L’individuazione di forme di sfruttamento della schiavitù nella propria supply chain può avere un impatto devastante. I danni possono infatti estendersi ai marchi, alla reputazione aziendale e alle quotazioni dell’azienda. Le dimensioni del danno sono emerse con evidenza dopo il crollo del Rana Plaza in Bangladesh, un disastro che ha coinvolto 40 marchi globali della moda e del commercio al dettaglio.

Jon Williams, Senior Product Manager di Achilles, ha spiegato come il problema sia dovuto in parte al fatto che le aziende, generalmente, si fidano dei loro fornitori di primo livello e ritengono superfluo scendere nei dettagli della loro attività.

Achilles ha scoperto che il 20% di tutte le grandi aziende manifatturiere ha fiducia nel comportamento etico dei fornitori in virtù dello stretto rapporto che intrattiene con essi. L’8% ha anche dichiarato di essere “molto sicuro” che i propri fornitori di primo livello non facciano ricorso a moderne forme di schiavitù.
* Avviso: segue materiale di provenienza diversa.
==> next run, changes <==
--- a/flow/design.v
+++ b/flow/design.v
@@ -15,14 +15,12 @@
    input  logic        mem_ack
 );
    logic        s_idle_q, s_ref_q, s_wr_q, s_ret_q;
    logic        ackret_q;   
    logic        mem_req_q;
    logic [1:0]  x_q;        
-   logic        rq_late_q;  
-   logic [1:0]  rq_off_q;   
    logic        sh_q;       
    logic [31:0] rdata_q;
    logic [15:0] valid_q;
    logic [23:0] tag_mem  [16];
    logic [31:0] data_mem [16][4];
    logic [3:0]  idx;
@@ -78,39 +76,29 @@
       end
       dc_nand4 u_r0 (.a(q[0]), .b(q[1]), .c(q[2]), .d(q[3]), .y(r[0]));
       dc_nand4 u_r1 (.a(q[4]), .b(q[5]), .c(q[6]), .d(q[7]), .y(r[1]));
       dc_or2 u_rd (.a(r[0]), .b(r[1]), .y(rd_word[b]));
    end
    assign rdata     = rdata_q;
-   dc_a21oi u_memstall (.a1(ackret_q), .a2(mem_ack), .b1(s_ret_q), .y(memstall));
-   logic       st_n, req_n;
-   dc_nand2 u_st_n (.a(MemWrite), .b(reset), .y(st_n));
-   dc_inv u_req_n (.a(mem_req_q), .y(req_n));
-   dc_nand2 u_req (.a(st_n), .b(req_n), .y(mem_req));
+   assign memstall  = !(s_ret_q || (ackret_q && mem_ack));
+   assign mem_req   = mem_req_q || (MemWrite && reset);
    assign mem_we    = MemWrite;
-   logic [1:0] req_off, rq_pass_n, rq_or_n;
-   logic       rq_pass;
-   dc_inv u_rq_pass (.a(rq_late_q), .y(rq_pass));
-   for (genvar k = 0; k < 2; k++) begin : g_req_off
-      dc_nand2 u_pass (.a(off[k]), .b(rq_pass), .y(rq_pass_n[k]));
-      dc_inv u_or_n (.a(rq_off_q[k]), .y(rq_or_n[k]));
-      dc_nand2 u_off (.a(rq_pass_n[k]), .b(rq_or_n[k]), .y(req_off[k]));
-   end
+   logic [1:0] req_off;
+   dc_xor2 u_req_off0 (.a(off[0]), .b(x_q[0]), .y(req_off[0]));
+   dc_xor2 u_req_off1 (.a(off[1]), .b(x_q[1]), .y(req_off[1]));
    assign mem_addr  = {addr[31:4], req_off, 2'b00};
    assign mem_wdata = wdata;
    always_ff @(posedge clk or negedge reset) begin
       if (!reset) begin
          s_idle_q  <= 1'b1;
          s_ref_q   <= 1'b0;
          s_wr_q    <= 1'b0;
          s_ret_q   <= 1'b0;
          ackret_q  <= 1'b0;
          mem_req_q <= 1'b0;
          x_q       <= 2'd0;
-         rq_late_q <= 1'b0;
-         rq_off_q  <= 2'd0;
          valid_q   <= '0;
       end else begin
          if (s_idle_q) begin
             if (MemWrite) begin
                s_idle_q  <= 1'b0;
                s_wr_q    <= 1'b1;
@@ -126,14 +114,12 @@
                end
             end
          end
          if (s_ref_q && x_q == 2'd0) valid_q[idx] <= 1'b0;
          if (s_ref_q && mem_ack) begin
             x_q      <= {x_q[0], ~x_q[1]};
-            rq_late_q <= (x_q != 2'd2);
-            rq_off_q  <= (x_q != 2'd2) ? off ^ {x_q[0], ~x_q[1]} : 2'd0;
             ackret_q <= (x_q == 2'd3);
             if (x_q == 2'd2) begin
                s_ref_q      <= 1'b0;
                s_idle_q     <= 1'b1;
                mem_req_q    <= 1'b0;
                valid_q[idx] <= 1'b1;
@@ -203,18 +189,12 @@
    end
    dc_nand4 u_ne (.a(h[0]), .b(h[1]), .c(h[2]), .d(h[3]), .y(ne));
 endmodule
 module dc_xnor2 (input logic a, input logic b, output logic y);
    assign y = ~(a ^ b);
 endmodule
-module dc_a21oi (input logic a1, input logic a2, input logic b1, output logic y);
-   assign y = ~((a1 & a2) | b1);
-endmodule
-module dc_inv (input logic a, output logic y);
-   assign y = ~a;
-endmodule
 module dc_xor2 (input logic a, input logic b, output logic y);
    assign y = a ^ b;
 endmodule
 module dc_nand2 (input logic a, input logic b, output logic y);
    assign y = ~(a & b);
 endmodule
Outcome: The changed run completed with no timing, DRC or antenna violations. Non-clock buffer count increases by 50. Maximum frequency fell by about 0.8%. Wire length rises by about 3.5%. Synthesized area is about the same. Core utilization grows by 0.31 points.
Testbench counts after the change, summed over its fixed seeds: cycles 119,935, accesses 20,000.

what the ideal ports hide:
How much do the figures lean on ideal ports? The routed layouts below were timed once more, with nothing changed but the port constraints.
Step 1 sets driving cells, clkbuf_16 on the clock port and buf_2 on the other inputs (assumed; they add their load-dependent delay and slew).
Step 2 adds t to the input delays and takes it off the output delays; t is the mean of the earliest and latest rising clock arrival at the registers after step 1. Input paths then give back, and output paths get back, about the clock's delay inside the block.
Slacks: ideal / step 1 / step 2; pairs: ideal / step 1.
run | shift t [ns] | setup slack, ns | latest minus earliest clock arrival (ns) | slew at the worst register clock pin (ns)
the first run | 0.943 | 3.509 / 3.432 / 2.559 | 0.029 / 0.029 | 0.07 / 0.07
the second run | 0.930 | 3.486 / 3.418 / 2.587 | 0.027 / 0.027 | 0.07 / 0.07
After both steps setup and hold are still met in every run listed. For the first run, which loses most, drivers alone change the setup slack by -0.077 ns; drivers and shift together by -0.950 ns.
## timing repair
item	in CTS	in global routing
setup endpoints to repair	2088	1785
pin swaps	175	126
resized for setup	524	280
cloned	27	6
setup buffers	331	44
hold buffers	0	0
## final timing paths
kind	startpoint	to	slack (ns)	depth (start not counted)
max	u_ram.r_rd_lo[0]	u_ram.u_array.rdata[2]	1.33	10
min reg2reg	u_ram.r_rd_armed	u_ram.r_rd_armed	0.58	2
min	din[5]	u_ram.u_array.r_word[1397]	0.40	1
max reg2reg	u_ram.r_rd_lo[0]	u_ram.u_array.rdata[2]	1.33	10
Source: an optimization exercise on an open RTL-to-GDS flow (aim: small area, a short achievable clock period and few clock cycles). Production flows keep margins and buffers that such runs may drop.
The RTL was checked by simulation tests, not by an equivalence proof against the original design.
Power and IR drop assume default switching activity.

## JK
// bmp_pixel_stream_blitter_core
module bmp_pixel_stream_blitter_core (
  input  logic        clk,
  input  logic        rst,
  input  logic        pixels_valid,
  output logic        pixels_ready,
  input  logic [7:0]  pixels_pixel_byte,
  input  logic        pixels_image_start,
  output logic        writes_valid,
  input  logic        writes_ready,
  output logic [25:0] writes_write_address,
  output logic [31:0] writes_write_data,
  output logic        writes_final_write,
  input  logic        cfg_write,
  input  logic [2:0]  cfg_index,
  input  logic [19:0] cfg_data
);
Size: roughly 280 flip-flops, ~16000 um2 of cells after synthesis.
export LEC_CHECK = 0
export CAP_MARGIN = 20
export CORE_MARGIN = 2
export CORE_UTILIZATION = 40
export CTS_BUF_LIST = sky130_fd_sc_hd__clkbuf_8
export CTS_CLUSTER_SIZE = 30
export SETUP_SLACK_MARGIN = 4.8
export SLEW_MARGIN = 20
create_clock -name core_clock -period 8.0 [get_ports {clk}]
run.sh (not shown) runs the stock make flow with config.mk's settings and CLKGATE_MAP_FILE= SYNTH_SCRIPT=/design/flow/synth_recipe.tcl, a recipe that flattens the netlist after the stock synthesis.
Testbench counts of JK, summed over its fixed seeds: cycles 38,607.
What follows belongs to an exercise in optimizing a design on an open flow for small area; a production flow would make more cautious choices. Power figures rest on the tool's default switching activity, not on a simulated workload.

oak:
==> flow/design.v (excerpt) <==
module positional_array_insert_delete
#(
  parameter int CAPACITY = 32
) (
  input  logic                    clk_i,
  input  logic                    rst_ni,
  input  logic                    in_valid_i,
  output logic                    in_stall_o,
  input  logic [paid_pkg::MODE_W-1:0]       mode_i,
  input  logic [paid_pkg::POS_W-1:0]        position_i,
  input  logic signed [paid_pkg::VAL_W-1:0] value_i,
  output logic                    out_valid_o,
  input  logic                    out_stall_i,
  output logic [paid_pkg::ST_W-1:0]         status_o,
  output logic signed [paid_pkg::VAL_W-1:0] entry_value_o,
  output logic [paid_pkg::CNT_W-1:0]        entry_count_o,
  output logic                    last_o
);
  localparam int VW = paid_pkg::VAL_W;
  localparam int CW = paid_pkg::CNT_W;
  localparam int IW = $clog2(CAPACITY);
  logic          reading_q;
  logic [CW-1:0] count_q, count_d;
  logic [IW-1:0] rem_q;
  logic                    out_valid_q;
  logic [paid_pkg::ST_W-1:0] status_q, status_d;
  logic [VW-1:0]           value_q;
  logic out_free, in_acc, load, rd_last, rd_start;
  logic m_ins, m_del, m_rd;
  logic ins, del, rot, ins_mv, del_mv, ins_rot;
  logic full, empty, ins_bad, del_bad;
  logic [CW-1:0] pos;
  logic [VW-1:0] bcast_n, head;
  logic [VW-1:0] entry_n [CAPACITY];
  logic [CAPACITY-1:0] ge;
  assign out_free   = !(out_valid_q && out_stall_i);
  assign in_stall_o = reading_q || !out_free;
  assign in_acc     = in_valid_i && !in_stall_o;
  assign rot        = reading_q && out_free;
  assign rd_last    = (rem_q == '0);
  assign full    = count_q[CW-1];
  ...
Size in the first run: roughly 5000 cells after synthesis, roughly 87 I/O pins, ~44000 um2 of cells after synthesis.
==> flow/config.mk <==
export PLATFORM = sky130hd
export DESIGN_NAME = positional_array_insert_delete
export DESIGN_NICKNAME = positional_array_insert_delete
export VERILOG_FILES = /design/flow/design.v
export SDC_FILE = /design/flow/constraint.sdc
export NUM_CORES = 4
export LEC_CHECK = 0
export CAP_MARGIN = 20
export CORE_MARGIN = 2
export CORE_UTILIZATION = 60
export CTS_BUF_LIST = sky130_fd_sc_hd__clkbuf_16
export CTS_CLUSTER_DIAMETER = 100
export CTS_CLUSTER_SIZE = 25
export PLACE_DENSITY = 0.85
export SLEW_MARGIN = 20
export SYNTH_HIERARCHICAL = 1
==> flow/constraint.sdc <==
create_clock -name core_clock -period 5.0 [get_ports {clk_i}]
set_input_delay 1.0000 -clock core_clock [delete_from_list [all_inputs] [get_ports {clk_i}]]
set_output_delay 1.0000 -clock core_clock [all_outputs]
set_load 0.01 [all_outputs]
standard.sh (not shown) runs the stock make flow with config.mk's settings and CLKGATE_MAP_FILE= SYNTH_SCRIPT=/design/flow/synth_recipe.tcl, a recipe that flattens the netlist after the stock synthesis.
==> flow/flow/run.sh <==
#!/bin/bash
# The standard layout, with the port buffers made from the smallest
# buffer cell instead of a delay buffer.
export BUFFER_PORTS_ARGS="-buffer_cell sky130_fd_sc_hd__buf_1"
bash standard.sh > standard.log 2>&1
oak completed end to end with timing, DRC and antenna clean.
Un altro ostacolo nella lotta contro la schiavitù nelle catene di approvvigionamento è la mancanza di trasparenza. Le aziende spesso non hanno alcuna conoscenza delle loro reti globali che vada oltre i fornitori di primo livello. Ciò fa sì che gran parte della supply chain sia avvolta nel mistero e quindi non verificabile.

Agire contro la schiavitù nella supply chain

Le imprese devono diventare responsabili delle loro supply chain e migliorare la trasparenza a tutti i livelli, adottando un modello di best practice.

Jenny Willott, Ministro del Commercio e dell’Industria del Regno Unito, ha dichiarato: “Transparency should always be at the heart of every business. All companies, including those in the retail sector, need to make sure that they are giving the right information to their customers and are being open about their supply chains.”

Migliorando la trasparenza delle reti di fornitori, le aziende possono individuare le aree a rischio e apportare le modifiche necessarie per eliminare qualsiasi forma di abuso sui lavoratori.

Una gestione efficace delle informazioni sui fornitori è fondamentale per le aziende, per capire veramente con chi stanno facendo affari.

Achilles rende possibile tutto questo grazie a codici prodotto che offrono alle aziende una maggiore trasparenza: tutti i fornitori che contribuiscono a un prodotto possono così essere identificati rapidamente. Gli acquirenti hanno inoltre accesso a una serie di funzioni di ricerca, filtro e visualizzazione per gestire i dati.

Inoltre, la nostra mappatura della catena di fornitura assicura la trasparenza oltre i fornitori di primo livello, offrendo così agli acquirenti tutte le informazioni necessarie per ridurre il rischio.

La mappatura della supply chain migliora anche la consapevolezza di come gli eventi globali possono interferire sulle reti e visualizza i legami di interdipendenza.